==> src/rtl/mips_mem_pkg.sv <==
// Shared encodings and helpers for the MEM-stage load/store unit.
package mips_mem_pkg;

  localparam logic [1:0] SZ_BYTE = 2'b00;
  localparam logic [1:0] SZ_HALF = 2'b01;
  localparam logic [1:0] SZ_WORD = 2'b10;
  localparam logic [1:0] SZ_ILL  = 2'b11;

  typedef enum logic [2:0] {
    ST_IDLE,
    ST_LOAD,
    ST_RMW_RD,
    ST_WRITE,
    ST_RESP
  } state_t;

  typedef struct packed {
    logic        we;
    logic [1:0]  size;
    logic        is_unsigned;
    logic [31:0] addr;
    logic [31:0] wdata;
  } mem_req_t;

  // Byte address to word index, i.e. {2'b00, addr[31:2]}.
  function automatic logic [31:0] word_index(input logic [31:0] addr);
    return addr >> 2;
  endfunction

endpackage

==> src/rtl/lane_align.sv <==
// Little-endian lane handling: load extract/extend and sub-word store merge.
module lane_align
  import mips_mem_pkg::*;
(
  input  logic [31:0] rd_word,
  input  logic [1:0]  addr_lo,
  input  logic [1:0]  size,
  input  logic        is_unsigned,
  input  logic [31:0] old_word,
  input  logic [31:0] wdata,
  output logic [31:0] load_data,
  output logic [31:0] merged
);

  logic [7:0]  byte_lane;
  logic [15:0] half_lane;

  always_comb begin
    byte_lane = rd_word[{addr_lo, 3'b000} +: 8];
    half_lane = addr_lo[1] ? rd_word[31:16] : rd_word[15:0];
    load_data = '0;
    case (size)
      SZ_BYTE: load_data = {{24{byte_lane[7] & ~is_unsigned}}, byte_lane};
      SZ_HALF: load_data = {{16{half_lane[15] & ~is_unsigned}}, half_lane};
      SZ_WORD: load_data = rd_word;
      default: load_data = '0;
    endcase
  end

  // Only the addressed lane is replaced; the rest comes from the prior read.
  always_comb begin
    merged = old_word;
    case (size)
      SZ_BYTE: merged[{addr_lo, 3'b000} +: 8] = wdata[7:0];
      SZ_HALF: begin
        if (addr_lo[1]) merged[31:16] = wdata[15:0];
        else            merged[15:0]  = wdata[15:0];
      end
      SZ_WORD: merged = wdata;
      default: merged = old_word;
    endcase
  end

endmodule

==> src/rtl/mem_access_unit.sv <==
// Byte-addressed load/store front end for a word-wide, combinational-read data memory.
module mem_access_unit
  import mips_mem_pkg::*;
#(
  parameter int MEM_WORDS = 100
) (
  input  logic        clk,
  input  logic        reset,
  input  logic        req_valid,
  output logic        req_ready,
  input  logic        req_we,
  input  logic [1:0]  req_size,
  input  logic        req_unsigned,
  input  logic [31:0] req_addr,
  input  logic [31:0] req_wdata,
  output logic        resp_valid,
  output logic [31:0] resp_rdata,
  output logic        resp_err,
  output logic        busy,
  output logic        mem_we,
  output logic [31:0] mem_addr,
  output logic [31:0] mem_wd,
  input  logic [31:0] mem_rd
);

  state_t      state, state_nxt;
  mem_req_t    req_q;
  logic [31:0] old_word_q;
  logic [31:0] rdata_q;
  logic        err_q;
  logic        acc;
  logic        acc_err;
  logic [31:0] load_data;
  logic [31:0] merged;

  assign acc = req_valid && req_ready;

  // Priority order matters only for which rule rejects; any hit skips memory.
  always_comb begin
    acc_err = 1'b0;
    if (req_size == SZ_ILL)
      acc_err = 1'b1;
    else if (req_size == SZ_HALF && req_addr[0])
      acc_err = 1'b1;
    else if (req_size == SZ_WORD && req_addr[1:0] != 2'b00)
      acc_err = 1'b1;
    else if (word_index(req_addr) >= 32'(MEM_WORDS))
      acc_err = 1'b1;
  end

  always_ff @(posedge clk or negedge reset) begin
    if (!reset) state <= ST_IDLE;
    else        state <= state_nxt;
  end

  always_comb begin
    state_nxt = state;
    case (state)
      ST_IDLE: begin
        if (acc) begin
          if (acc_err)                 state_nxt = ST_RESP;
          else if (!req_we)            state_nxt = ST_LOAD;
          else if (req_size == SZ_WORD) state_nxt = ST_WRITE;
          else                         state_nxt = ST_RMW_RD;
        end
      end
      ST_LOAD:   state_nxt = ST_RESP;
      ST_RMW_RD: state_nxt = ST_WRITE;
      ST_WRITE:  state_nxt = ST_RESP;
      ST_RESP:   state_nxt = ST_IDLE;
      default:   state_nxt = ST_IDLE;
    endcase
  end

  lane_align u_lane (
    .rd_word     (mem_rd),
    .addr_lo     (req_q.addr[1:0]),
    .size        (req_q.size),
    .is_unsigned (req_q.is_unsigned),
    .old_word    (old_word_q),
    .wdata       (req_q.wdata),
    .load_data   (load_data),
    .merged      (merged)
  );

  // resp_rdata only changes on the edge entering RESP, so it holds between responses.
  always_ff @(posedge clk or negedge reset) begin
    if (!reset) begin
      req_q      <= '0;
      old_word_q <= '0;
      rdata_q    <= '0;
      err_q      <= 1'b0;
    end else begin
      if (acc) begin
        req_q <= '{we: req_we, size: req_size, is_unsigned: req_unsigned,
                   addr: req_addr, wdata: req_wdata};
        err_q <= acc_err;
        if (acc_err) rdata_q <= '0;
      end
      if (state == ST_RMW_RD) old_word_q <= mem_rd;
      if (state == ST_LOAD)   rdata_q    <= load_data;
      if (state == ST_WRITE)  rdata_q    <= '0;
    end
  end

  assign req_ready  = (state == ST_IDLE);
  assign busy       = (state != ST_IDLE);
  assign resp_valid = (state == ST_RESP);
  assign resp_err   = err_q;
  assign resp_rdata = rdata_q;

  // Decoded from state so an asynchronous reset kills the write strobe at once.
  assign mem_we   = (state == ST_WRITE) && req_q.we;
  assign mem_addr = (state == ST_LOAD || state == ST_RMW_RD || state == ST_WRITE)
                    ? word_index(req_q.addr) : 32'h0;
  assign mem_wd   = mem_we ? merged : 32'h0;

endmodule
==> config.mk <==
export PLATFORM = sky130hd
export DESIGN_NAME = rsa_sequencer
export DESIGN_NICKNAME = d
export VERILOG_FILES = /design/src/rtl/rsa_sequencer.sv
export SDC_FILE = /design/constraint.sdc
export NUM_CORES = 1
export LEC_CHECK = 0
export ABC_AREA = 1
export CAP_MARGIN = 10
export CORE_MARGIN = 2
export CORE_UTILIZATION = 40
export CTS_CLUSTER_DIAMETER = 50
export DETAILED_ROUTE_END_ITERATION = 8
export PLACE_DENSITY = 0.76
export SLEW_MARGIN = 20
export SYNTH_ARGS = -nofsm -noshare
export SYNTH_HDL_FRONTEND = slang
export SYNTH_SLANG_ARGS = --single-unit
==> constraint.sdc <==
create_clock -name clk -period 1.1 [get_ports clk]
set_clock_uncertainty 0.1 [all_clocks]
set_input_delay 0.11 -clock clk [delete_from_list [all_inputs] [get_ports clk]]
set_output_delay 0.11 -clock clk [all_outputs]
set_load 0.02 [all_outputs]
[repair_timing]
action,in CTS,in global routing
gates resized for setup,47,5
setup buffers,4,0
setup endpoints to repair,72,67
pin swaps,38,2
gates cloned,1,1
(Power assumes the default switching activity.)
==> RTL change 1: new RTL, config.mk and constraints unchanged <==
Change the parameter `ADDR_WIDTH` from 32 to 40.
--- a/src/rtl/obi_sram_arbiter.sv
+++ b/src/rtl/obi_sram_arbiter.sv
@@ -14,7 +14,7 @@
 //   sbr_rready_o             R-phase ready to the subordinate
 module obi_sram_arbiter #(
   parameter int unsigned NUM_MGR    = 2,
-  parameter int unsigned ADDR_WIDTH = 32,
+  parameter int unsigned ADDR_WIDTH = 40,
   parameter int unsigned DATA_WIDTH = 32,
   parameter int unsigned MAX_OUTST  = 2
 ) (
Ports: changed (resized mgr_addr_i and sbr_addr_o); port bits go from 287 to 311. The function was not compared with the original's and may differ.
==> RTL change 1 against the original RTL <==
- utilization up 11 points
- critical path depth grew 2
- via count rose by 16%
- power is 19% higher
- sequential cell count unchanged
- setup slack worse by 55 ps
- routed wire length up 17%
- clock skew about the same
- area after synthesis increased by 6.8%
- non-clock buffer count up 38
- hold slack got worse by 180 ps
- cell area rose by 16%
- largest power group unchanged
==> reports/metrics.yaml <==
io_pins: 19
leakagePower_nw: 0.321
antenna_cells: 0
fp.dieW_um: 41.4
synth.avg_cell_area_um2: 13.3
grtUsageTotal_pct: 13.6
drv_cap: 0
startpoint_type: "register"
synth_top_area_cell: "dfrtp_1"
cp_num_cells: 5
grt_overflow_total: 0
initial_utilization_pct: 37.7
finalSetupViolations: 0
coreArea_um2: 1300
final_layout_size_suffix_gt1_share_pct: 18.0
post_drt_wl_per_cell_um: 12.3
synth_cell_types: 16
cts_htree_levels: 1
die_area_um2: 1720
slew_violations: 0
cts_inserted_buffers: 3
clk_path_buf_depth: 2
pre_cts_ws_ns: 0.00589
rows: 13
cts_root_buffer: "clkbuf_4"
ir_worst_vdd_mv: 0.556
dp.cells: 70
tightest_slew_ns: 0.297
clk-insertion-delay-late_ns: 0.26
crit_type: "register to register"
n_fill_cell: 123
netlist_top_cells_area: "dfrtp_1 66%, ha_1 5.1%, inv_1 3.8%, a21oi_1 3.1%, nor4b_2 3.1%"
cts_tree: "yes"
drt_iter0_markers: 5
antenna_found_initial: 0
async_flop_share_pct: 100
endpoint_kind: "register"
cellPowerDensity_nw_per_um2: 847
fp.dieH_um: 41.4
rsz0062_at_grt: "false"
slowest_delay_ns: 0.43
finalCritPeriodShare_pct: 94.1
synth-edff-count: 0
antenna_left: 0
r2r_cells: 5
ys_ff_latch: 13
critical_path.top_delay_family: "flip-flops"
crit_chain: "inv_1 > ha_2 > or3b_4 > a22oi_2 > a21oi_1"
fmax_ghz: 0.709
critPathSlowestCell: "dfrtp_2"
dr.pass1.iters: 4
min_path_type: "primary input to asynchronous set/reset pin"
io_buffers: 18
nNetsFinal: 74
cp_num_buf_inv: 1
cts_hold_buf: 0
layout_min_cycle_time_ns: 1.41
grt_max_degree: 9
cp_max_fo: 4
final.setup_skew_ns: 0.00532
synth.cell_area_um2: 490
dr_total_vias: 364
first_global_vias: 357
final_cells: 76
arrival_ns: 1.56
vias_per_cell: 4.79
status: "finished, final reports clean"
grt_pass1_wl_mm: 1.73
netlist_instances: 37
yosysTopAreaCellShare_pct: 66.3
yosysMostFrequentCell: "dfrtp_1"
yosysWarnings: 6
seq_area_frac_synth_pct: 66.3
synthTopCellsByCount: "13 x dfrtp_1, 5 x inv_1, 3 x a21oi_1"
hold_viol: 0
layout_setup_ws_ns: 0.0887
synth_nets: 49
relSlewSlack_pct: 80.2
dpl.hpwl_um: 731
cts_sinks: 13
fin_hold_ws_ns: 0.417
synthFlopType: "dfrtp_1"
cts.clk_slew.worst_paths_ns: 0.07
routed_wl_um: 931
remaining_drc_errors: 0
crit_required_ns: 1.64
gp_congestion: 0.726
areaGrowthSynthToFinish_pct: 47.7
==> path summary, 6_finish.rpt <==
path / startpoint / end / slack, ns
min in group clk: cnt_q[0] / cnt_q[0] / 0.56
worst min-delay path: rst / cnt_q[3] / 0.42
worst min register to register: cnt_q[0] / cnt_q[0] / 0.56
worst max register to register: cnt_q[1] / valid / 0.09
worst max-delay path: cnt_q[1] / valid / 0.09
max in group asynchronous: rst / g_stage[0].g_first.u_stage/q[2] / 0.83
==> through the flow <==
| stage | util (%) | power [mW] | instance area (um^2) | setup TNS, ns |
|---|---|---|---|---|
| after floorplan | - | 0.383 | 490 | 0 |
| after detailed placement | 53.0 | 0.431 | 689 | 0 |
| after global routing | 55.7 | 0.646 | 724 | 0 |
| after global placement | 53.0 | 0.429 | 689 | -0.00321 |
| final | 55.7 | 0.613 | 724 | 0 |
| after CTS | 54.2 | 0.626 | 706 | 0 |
────
[WORK ORDER]:
Starting with the line above that holds "clk-insertion-delay-late_ns: 0.26" and stopping with the line that holds "dr.pass1.iters: 4", reproduce each line exactly, omitting all other lines.

[RESPONSE BELOW]:
clk-insertion-delay-late_ns: 0.26
crit_type: "register to register"
n_fill_cell: 123
netlist_top_cells_area: "dfrtp_1 66%, ha_1 5.1%, inv_1 3.8%, a21oi_1 3.1%, nor4b_2 3.1%"
cts_tree: "yes"
drt_iter0_markers: 5
antenna_found_initial: 0
async_flop_share_pct: 100
endpoint_kind: "register"
cellPowerDensity_nw_per_um2: 847
fp.dieH_um: 41.4
rsz0062_at_grt: "false"
slowest_delay_ns: 0.43
finalCritPeriodShare_pct: 94.1
synth-edff-count: 0
antenna_left: 0
r2r_cells: 5
ys_ff_latch: 13
critical_path.top_delay_family: "flip-flops"
crit_chain: "inv_1 > ha_2 > or3b_4 > a22oi_2 > a21oi_1"
fmax_ghz: 0.709
critPathSlowestCell: "dfrtp_2"
dr.pass1.iters: 4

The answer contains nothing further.